E eu não sei se termino por aqui essa negra
sincronicidade, mas hoje assisti o filme de Tarantino, “Django unchained”.
Novamente, o mesmo assunto, logicamente de um jeito todo Tarantino de contar as
histórias. Falar de escravidão no sul dos Estados Unidos, tão cruel, tão pesada
e com consequências tão trágicas para o povo negro quanto no Brasil. E o
sentimento é o mesmo. Fiquei extasiado ao ver a evolução de Tarantino, coisa
que já tem acontecido em obras anteriores: “yes, nós temos violência”; mas ela
serve para contar histórias delicadas e vingar o oprimido e o injustiçado. Mas
é tão triste pensar que uma gente tão linda, com seus corpos exuberantes e
cheios de vigor, oriundos de terras outrora – e ainda hoje - tão ricas culturalmente tenha passado e
ainda passe por tantas desgraças e sofrimentos.
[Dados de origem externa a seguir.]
$ cat src/rtl/burst_seq_gen.sv
// ----------------------------------------------------------------------------
// Module   : burst_seq_gen
// Brief    : Burst source; emits incrementing data beats at a fixed address,
//            throttled by enable, and pulses done after the last beat.
//            Optional macro BURST_SVA_EN compiles in stream-property assertions.
// Revision : 1.0 - initial release
// ----------------------------------------------------------------------------
`default_nettype none

module burst_seq_gen #(
  parameter int DW   = 8,
  parameter int AW   = 8,
  parameter int LENW = 4
) (
  input  logic            clk,
  input  logic            reset,
  input  logic            req,
  input  logic [AW-1:0]   req_addr,
  input  logic [DW-1:0]   req_seed,
  input  logic [LENW-1:0] req_len,
  input  logic            enable,
  output logic            valid,
  output logic [DW-1:0]   data,
  output logic [AW-1:0]   addr,
  output logic            busy,
  output logic            done
);

  typedef enum logic [2:0] {
    IDLE  = 3'b001,
    BURST = 3'b010,
    DONE  = 3'b100
  } state_t;

  localparam logic [DW-1:0]   c_data_one = {{(DW-1){1'b0}}, 1'b1};
  localparam logic [LENW-1:0] c_len_one  = {{(LENW-1){1'b0}}, 1'b1};

  state_t          state_q, state_d;
  logic            valid_q, valid_d;
  logic [DW-1:0]   data_q, data_d;
  logic [AW-1:0]   addr_q, addr_d;
  logic            busy_q, busy_d;
  logic            done_q, done_d;
  logic [LENW-1:0] remaining_q, remaining_d;
  logic            first_q, first_d;

  always_ff @(posedge clk or posedge reset) begin
    if (reset) begin
      state_q     <= IDLE;
      valid_q     <= 1'b0;
      data_q      <= '0;
      addr_q      <= '0;
      busy_q      <= 1'b0;
      done_q      <= 1'b0;
      remaining_q <= '0;
      first_q     <= 1'b0;
    end else begin
      state_q     <= state_d;
      valid_q     <= valid_d;
      data_q      <= data_d;
      addr_q      <= addr_d;
      busy_q      <= busy_d;
      done_q      <= done_d;
      remaining_q <= remaining_d;
      first_q     <= first_d;
    end
  end

  always_comb begin
    state_d     = state_q;
    valid_d     = 1'b0;
    data_d      = data_q;
    addr_d      = addr_q;
    busy_d      = busy_q;
    done_d      = 1'b0;
    remaining_d = remaining_q;
    first_d     = first_q;

    unique case (state_q)
      IDLE: begin
        busy_d = 1'b0;
        if (req) begin
          addr_d      = req_addr;
          data_d      = req_seed;
          remaining_d = req_len;
          first_d     = 1'b1;
          busy_d      = 1'b1;
          state_d     = BURST;
        end
      end
      BURST: begin
        if (enable) begin
          valid_d = 1'b1;
          first_d = 1'b0;
          // The seed was loaded at accept, so only later beats increment.
          if (!first_q) begin
            data_d = data_q + c_data_one;
          end
          if (remaining_q == '0) begin
            busy_d  = 1'b0;
            state_d = DONE;
          end else begin
            remaining_d = remaining_q - c_len_one;
          end
        end
      end
      DONE: begin
        // Two cycles here: the first raises done, the second drops it.
        if (!done_q) begin
          done_d = 1'b1;
        end else begin
          state_d = IDLE;
        end
      end
      default: begin
        state_d = IDLE;
        busy_d  = 1'b0;
      end
    endcase
  end

  assign valid = valid_q;
  assign data  = data_q;
  assign addr  = addr_q;
  assign busy  = busy_q;
  assign done  = done_q;

`ifdef BURST_SVA_EN
  logic [DW-1:0] sva_last_data_q;
  logic          sva_seen_q;

  always_ff @(posedge clk or posedge reset) begin
    if (reset) begin
      sva_last_data_q <= '0;
      sva_seen_q      <= 1'b0;
    end else if (state_q == IDLE) begin
      sva_seen_q <= 1'b0;
    end else if (valid_q) begin
      sva_last_data_q <= data_q;
      sva_seen_q      <= 1'b1;
    end
  end

  a_busy_from_req: assert property (@(posedge clk) disable iff (reset)
    $rose(busy_q) |-> $past(req && (state_q == IDLE)));
  a_addr_stable: assert property (@(posedge clk) disable iff (reset)
    (busy_q && $past(busy_q)) |-> $stable(addr_q));
  a_data_incr: assert property (@(posedge clk) disable iff (reset)
    (valid_q && sva_seen_q) |-> (data_q == sva_last_data_q + c_data_one));
  a_onehot: assert property (@(posedge clk) disable iff (reset)
    $onehot(state_q));
  a_no_x: assert property (@(posedge clk) disable iff (reset)
    !$isunknown({valid_q, busy_q, done_q, data_q, addr_q}));
  a_done_after_busy: assert property (@(posedge clk) disable iff (reset)
    $fell(busy_q) |-> ##1 done_q);
  a_done_not_valid: assert property (@(posedge clk) disable iff (reset)
    done_q |-> !valid_q);
`endif

endmodule

`default_nettype wire
[config.mk]
export PLATFORM = sky130hd
export DESIGN_NAME = eacs_213
export DESIGN_NICKNAME = d
export VERILOG_FILES = /design/src/rtl/eacs_213.sv
export SDC_FILE = /design/constraint.sdc
export NUM_CORES = 1
export LEC_CHECK = 0
export ABC_AREA = 1
export BUFFER_PORTS_ARGS = -buffer_cell sky130_fd_sc_hd__buf_2
export CORE_AREA = 2 2 146 148
export DETAILED_ROUTE_END_ITERATION = 8
export DIE_AREA = 0 0 148 150
export GPL_ROUTABILITY_DRIVEN = 0
export SETUP_SLACK_MARGIN = 0.2
export SYNTH_ARGS = -nofsm -noshare
export SYNTH_HDL_FRONTEND = slang
export SYNTH_SLANG_ARGS = --single-unit
[constraint.sdc]
create_clock -name clock -period 25.3 [get_ports clock]
set_clock_uncertainty 0.2 [all_clocks]
set_input_delay 3.795 -clock clock [delete_from_list [all_inputs] [get_ports clock]]
set_output_delay 3.795 -clock clock [all_outputs]
set_load 0.03 [all_outputs]
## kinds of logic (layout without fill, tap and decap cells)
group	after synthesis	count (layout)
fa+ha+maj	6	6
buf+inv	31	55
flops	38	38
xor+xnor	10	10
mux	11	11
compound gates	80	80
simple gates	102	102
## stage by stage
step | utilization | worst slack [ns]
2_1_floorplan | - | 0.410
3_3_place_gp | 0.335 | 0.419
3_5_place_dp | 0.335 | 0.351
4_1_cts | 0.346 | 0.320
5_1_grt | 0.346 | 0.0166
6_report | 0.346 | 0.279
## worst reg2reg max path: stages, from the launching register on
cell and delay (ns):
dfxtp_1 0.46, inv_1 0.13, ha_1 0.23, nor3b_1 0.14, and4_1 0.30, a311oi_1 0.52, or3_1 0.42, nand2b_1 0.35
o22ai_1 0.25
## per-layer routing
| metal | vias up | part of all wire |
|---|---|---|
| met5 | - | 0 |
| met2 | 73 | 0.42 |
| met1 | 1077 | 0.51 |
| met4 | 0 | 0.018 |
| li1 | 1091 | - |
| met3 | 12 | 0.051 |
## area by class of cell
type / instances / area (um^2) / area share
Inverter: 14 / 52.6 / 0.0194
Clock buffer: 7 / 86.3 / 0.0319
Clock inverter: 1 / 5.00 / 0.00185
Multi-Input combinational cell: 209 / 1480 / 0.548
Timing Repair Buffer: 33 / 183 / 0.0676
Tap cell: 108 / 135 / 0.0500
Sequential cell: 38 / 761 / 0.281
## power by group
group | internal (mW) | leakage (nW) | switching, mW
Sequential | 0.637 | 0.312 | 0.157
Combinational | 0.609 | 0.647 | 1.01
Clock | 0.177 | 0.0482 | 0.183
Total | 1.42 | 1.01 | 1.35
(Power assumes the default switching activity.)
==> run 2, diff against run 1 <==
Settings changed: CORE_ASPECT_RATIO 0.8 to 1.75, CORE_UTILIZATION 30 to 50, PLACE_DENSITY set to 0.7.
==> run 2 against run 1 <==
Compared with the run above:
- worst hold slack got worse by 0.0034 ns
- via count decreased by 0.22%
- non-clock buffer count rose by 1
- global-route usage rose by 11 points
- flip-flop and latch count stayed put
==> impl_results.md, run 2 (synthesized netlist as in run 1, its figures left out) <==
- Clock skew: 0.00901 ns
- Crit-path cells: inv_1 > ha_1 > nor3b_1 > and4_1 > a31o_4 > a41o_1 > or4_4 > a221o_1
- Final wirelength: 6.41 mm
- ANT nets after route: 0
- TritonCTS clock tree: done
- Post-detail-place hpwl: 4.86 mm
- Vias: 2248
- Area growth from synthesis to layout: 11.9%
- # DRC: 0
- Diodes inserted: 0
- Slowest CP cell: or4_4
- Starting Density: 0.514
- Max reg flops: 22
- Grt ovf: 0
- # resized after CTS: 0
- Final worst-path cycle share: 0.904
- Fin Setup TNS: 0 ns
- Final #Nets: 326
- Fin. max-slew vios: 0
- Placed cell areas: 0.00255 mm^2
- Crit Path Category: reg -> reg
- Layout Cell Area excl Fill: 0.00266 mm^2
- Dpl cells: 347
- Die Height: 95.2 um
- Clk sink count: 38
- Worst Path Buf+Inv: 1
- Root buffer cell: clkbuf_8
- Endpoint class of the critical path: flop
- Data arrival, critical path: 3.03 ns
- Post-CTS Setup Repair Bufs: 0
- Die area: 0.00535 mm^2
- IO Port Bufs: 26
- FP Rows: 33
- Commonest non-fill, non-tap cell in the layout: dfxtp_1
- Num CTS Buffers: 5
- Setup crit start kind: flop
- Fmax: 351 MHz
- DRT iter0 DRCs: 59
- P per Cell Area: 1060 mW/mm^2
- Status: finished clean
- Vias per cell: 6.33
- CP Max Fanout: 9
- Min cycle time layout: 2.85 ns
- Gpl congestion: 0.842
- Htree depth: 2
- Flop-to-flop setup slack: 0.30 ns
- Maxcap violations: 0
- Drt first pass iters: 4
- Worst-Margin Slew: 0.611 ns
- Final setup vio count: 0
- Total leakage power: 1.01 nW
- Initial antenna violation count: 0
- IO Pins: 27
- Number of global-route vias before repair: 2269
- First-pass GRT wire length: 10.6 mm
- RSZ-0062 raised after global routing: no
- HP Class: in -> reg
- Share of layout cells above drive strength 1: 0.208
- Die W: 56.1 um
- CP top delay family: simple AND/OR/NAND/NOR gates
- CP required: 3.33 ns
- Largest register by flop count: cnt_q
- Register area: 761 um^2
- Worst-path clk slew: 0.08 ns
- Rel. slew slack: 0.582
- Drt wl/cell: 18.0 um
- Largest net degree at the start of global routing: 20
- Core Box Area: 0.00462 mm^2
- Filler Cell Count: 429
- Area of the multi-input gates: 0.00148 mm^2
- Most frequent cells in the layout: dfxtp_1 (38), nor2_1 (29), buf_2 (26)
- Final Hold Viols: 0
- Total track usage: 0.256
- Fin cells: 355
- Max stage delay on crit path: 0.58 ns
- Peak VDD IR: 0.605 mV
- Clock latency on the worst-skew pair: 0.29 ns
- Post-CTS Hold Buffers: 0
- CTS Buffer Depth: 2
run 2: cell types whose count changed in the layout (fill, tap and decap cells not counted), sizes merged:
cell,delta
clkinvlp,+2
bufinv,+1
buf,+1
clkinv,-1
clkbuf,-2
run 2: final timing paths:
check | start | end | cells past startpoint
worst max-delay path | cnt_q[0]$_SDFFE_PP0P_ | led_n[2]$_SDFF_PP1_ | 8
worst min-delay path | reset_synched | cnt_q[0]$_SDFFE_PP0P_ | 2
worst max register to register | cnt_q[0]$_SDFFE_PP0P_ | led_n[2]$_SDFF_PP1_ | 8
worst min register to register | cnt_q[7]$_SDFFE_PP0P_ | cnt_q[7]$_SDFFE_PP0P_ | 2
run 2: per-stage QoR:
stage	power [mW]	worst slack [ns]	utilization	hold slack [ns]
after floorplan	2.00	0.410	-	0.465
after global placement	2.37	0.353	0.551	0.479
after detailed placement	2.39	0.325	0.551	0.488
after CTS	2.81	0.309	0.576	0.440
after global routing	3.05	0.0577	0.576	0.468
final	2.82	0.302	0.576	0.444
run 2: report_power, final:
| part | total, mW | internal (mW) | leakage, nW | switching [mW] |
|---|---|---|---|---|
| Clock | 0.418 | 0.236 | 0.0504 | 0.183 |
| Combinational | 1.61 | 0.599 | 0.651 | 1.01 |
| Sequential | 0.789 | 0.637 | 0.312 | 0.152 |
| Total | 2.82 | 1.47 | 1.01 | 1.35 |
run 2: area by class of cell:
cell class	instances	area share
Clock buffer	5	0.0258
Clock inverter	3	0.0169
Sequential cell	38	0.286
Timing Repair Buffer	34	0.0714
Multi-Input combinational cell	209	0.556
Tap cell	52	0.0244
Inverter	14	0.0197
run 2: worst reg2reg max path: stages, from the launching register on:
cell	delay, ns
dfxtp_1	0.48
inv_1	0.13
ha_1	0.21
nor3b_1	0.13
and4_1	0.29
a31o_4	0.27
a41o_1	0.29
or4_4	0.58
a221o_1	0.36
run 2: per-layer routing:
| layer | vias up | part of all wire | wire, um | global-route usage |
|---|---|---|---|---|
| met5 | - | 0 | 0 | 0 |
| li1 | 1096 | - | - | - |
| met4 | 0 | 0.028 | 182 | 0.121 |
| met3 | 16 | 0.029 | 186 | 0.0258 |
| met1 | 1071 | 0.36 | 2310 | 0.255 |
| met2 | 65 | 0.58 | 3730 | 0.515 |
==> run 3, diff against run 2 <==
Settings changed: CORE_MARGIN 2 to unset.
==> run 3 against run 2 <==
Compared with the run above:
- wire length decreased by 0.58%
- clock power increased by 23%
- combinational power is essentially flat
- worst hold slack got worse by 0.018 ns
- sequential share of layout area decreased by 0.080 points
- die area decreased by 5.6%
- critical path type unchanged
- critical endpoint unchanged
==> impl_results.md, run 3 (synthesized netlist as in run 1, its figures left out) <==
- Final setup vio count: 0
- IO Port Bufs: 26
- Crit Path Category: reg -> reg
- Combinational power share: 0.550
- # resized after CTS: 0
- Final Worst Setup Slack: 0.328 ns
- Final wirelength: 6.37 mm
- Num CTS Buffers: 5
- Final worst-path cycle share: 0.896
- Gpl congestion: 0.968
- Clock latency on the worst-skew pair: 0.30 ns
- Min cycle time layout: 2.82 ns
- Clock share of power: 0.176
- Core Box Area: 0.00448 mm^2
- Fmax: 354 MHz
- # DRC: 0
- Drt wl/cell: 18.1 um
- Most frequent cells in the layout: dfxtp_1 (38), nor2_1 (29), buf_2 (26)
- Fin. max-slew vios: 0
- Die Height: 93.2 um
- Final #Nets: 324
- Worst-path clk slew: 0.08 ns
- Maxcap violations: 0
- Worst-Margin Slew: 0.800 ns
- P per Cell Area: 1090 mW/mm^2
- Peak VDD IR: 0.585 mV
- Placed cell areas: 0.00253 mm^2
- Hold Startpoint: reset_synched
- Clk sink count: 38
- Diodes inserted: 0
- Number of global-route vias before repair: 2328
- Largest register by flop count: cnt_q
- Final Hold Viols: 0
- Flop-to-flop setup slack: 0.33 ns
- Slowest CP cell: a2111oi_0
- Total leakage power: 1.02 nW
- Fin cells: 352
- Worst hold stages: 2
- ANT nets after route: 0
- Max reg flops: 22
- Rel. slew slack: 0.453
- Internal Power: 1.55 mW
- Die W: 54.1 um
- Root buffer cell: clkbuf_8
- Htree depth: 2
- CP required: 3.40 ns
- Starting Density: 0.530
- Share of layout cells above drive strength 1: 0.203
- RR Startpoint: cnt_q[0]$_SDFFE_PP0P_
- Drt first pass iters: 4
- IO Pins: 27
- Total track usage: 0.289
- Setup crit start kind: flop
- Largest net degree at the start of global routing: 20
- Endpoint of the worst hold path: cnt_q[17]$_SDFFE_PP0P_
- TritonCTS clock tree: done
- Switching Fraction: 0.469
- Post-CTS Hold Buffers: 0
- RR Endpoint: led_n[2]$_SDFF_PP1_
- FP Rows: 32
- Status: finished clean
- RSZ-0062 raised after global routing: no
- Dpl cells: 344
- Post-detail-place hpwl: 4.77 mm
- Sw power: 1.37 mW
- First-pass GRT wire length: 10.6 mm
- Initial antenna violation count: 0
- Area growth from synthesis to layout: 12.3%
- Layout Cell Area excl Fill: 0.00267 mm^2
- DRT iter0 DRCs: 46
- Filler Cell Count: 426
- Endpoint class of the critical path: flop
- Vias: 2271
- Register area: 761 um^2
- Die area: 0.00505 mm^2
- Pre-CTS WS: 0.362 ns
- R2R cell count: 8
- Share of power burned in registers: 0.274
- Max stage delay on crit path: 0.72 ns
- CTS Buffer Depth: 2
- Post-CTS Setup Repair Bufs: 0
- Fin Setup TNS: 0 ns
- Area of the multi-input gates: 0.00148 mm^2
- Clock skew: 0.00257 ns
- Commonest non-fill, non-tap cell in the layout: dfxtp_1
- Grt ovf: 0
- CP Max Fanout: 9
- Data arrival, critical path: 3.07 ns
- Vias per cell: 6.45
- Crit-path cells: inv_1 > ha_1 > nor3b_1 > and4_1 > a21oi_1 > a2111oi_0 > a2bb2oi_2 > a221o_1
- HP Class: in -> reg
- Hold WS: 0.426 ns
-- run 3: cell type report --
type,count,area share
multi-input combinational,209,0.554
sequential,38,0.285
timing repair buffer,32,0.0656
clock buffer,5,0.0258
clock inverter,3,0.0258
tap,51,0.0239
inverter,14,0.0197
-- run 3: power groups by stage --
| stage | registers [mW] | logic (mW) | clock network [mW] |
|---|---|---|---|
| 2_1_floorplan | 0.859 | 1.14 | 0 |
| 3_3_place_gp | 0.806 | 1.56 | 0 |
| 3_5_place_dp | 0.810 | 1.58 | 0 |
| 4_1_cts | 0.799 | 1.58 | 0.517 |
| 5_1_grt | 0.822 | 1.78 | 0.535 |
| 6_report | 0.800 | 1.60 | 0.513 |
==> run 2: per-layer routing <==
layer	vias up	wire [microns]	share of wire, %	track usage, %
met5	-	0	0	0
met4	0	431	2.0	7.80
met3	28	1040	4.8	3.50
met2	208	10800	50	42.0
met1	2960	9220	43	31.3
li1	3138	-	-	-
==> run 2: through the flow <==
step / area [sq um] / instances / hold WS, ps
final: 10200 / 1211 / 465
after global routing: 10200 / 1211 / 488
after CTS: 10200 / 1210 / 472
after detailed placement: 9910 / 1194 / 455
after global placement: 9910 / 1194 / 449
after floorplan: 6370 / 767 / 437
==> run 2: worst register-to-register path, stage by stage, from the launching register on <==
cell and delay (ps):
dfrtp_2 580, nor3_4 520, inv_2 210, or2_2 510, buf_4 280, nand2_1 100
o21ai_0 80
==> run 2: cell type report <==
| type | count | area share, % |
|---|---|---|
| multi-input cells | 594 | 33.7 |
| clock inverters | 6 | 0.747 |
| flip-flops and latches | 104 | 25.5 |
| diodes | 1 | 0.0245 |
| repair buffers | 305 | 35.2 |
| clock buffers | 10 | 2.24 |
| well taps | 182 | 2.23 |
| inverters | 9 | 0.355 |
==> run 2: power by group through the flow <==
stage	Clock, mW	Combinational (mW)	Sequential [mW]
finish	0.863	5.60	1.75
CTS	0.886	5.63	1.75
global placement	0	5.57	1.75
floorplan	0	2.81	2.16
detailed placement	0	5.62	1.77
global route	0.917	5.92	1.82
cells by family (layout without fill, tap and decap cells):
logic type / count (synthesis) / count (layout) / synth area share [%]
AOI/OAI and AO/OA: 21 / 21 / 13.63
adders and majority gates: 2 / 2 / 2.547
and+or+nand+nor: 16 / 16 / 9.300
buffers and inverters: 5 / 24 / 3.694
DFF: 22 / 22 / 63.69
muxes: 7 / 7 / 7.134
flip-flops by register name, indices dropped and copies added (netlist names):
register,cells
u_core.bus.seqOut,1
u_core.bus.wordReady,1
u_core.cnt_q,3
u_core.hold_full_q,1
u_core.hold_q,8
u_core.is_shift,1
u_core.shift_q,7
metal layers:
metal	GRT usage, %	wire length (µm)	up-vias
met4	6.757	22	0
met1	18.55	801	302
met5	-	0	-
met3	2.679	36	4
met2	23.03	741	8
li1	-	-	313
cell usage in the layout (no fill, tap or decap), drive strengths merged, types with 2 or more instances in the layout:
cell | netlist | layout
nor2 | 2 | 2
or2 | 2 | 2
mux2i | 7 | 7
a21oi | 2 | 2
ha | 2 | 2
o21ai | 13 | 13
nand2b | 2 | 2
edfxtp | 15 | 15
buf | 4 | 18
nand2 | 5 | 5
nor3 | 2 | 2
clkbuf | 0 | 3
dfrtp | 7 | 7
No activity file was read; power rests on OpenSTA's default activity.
## config.mk

```make
export PLATFORM = sky130hd
export DESIGN_NAME = pc_fetch_stage
export DESIGN_NICKNAME = d
export VERILOG_FILES = /design/src/rtl/pc_fetch_stage.sv
export SDC_FILE = /design/constraint.sdc
export NUM_CORES = 1
export LEC_CHECK = 0
export ABC_CLOCK_PERIOD_IN_PS = 1980
export CAP_MARGIN = 0
export CORE_ASPECT_RATIO = 0.7
export CORE_UTILIZATION = 43
export CTS_BUF_LIST = sky130_fd_sc_hd__clkbuf_4 sky130_fd_sc_hd__clkbuf_8
export DETAILED_ROUTE_END_ITERATION = 10
export GPL_TIMING_DRIVEN = 0
export PLACE_DENSITY = 0.87
export SYNTH_ARGS = -nofsm -noshare
export SYNTH_HDL_FRONTEND = slang
export SYNTH_SLANG_ARGS = --single-unit
export TNS_END_PERCENT = 20
```

## constraint.sdc

```tcl
create_clock -name clk -period 1.98 [get_ports clk]
set_input_delay 0.396 -clock clk [delete_from_list [all_inputs] [get_ports clk]]
set_output_delay 0.396 -clock clk [all_outputs]
set_load 0.02 [all_outputs]
```
File: config.mk
export PLATFORM = sky130hd
export DESIGN_NAME = dense_layer
export DESIGN_NICKNAME = d
export VERILOG_FILES = /design/src/rtl/dense_layer.sv
export SDC_FILE = /design/constraint.sdc
export NUM_CORES = 1
export LEC_CHECK = 0
export BUFFER_PORTS_ARGS = -buffer_cell sky130_fd_sc_hd__buf_2
export CORE_AREA = 2 2 300 228
export CTS_CLUSTER_DIAMETER = 100
export DETAILED_ROUTE_END_ITERATION = 8
export DIE_AREA = 0 0 302 230
export HOLD_SLACK_MARGIN = 0.02
export PLACE_DENSITY = 0.63
export RECOVER_POWER = 100
export REMOVE_ABC_BUFFERS = 1
export SYNTH_ARGS = -nofsm -noshare
export SYNTH_HDL_FRONTEND = slang
export SYNTH_SLANG_ARGS = --single-unit
File: constraint.sdc
create_clock -name clk -period 10 [get_ports clk]
set_input_delay 1.5 -clock clk [delete_from_list [all_inputs] [get_ports clk]]
set_output_delay 1.5 -clock clk [all_outputs]
set_load 0.05 [all_outputs]
File: src/rtl/dense_layer.sv
// dense_layer: fixed-point fully connected layer, one MAC per cycle, streamed inputs and results.
// Weights/biases live in an unreset register file written while idle.
module dense_layer #(
    parameter int N = 16,
    parameter int Q = 8,
    parameter int NUM_INPUTS = 4,
    parameter int NUM_OUTPUTS = 4,
    localparam int AW = $clog2(NUM_OUTPUTS * (NUM_INPUTS + 1)),
    localparam int OW = NUM_OUTPUTS > 1 ? $clog2(NUM_OUTPUTS) : 1
) (
    input  logic          clk,
    input  logic          reset,
    input  logic          cfg_we,
    input  logic [AW-1:0] cfg_addr,
    input  logic [N-1:0]  cfg_data,
    input  logic          relu_en,
    input  logic          start,
    input  logic          in_valid,
    input  logic [N-1:0]  in_data,
    output logic          in_ready,
    output logic          out_valid,
    output logic [N-1:0]  out_data,
    output logic [OW-1:0] out_idx,
    input  logic          out_ready,
    output logic          busy,
    output logic          done
);
    localparam int DEPTH = NUM_OUTPUTS * (NUM_INPUTS + 1);
    localparam int IW = NUM_INPUTS > 1 ? $clog2(NUM_INPUTS) : 1;
    localparam int ACC_W = 2 * N + $clog2(NUM_INPUTS) + 1;
    localparam logic [AW:0] DEPTH_W = (AW + 1)'(DEPTH);
    localparam logic [IW-1:0] I_LAST = IW'(NUM_INPUTS - 1);
    localparam logic [OW-1:0] O_LAST = OW'(NUM_OUTPUTS - 1);
    localparam logic [AW-1:0] B_BASE = AW'(NUM_OUTPUTS * NUM_INPUTS);
    localparam logic signed [ACC_W-1:0] MAX_V = {{(ACC_W - N + 1){1'b0}}, {(N - 1){1'b1}}};
    localparam logic signed [ACC_W-1:0] MIN_V = ~MAX_V;

    typedef enum logic [2:0] {IDLE, LOAD, MAC, FIN, OUT, DONE} state_t;
    state_t state, state_n;

    logic signed [N-1:0] mem [DEPTH];
    logic signed [N-1:0] xbuf [NUM_INPUTS];
    logic [IW-1:0] idx;
    logic [OW-1:0] o;
    logic relu;
    logic [AW-1:0] waddr;
    logic signed [N-1:0] w, x, b, r;
    logic signed [2*N-1:0] prod;
    logic signed [ACC_W-1:0] acc, prod_ext, b_ext, sum, shr;
    logic [N-1:0] res;

    assign in_ready  = state == LOAD;
    assign out_valid = state == OUT;
    assign busy      = state != IDLE;
    assign done      = state == DONE;

    assign waddr    = AW'(o) * AW'(NUM_INPUTS) + AW'(idx);
    assign w        = mem[waddr];
    assign x        = xbuf[idx];
    assign b        = mem[B_BASE + AW'(o)];
    // Low 2N bits of the sign-extended product equal the exact signed product.
    assign prod     = {{N{x[N-1]}}, x} * {{N{w[N-1]}}, w};
    assign prod_ext = {{(ACC_W - 2 * N){prod[2*N-1]}}, prod};
    assign b_ext    = {{(ACC_W - N){b[N-1]}}, b};
    assign sum      = acc + (b_ext <<< Q);
    assign shr      = sum >>> Q;
    assign r        = shr > MAX_V ? MAX_V[N-1:0] : shr < MIN_V ? MIN_V[N-1:0] : shr[N-1:0];
    assign res      = (relu && r[N-1]) ? '0 : r;

    always_comb begin
        state_n = state;
        case (state)
            IDLE: if (start) state_n = LOAD;
            LOAD: if (in_valid && idx == I_LAST) state_n = MAC;
            MAC:  if (idx == I_LAST) state_n = FIN;
            FIN:  state_n = OUT;
            OUT:  if (out_ready) state_n = (o == O_LAST) ? DONE : MAC;
            DONE: state_n = IDLE;
            default: state_n = IDLE;
        endcase
    end

    always_ff @(posedge clk or negedge reset) begin
        if (!reset) begin
            state    <= IDLE;
            idx      <= '0;
            o        <= '0;
            acc      <= '0;
            relu     <= 1'b0;
            out_data <= '0;
            out_idx  <= '0;
        end else begin
            state <= state_n;
            if (state == IDLE && start) relu <= relu_en;
            if ((state == LOAD && in_valid) || state == MAC) idx <= (idx == I_LAST) ? '0 : idx + 1'b1;
            if (state == MAC) acc <= acc + prod_ext;
            else if (state_n == MAC) acc <= '0;
            if (state == LOAD) o <= '0;
            else if (state == OUT && out_ready && o != O_LAST) o <= o + 1'b1;
            if (state == FIN) begin
                out_data <= res;
                out_idx  <= o;
            end
        end
    end

    always_ff @(posedge clk) begin
        if (state == IDLE && cfg_we && {1'b0, cfg_addr} < DEPTH_W) mem[cfg_addr] <= cfg_data;
        if (state == LOAD && in_valid) xbuf[idx] <= in_data;
    end
endmodule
Recentemente tomei contato com a existência
de um coral afro em São Paulo – o Coral Luther King. Bizarrices da cidade, o
coral ensaia e se apresenta em grande parte na capela do Colégio Sion. Um lindo
trabalho de resgate da cultura negra de várias partes do mundo, passando pelo
Brasil, pela África e pelos diversos países onde a cultura negra faz morada.
Em tempos dos cinquenta tons de cinza que
entristecem a nossa cultura, que nada acrescentam e que só enriquecem a quem
vende essas baboseiras, a alma brasileira vai ficando mais escura. Esse
patchwork de raças, cores e credos que compõem nossa sociedade é algo muito
mais rico e engrandecedor do que todo o lixo pseuso-culto que nos enfiam goela
abaixo. Eu estou fazendo o caminho contrario de Michael Jackson: estou enegrecendo.
E alma preta não é morta, nem podre, nem maléfica. O preto é a cor dos
iniciados nas grandes seitas esotéricas. Alma preta é alma profunda.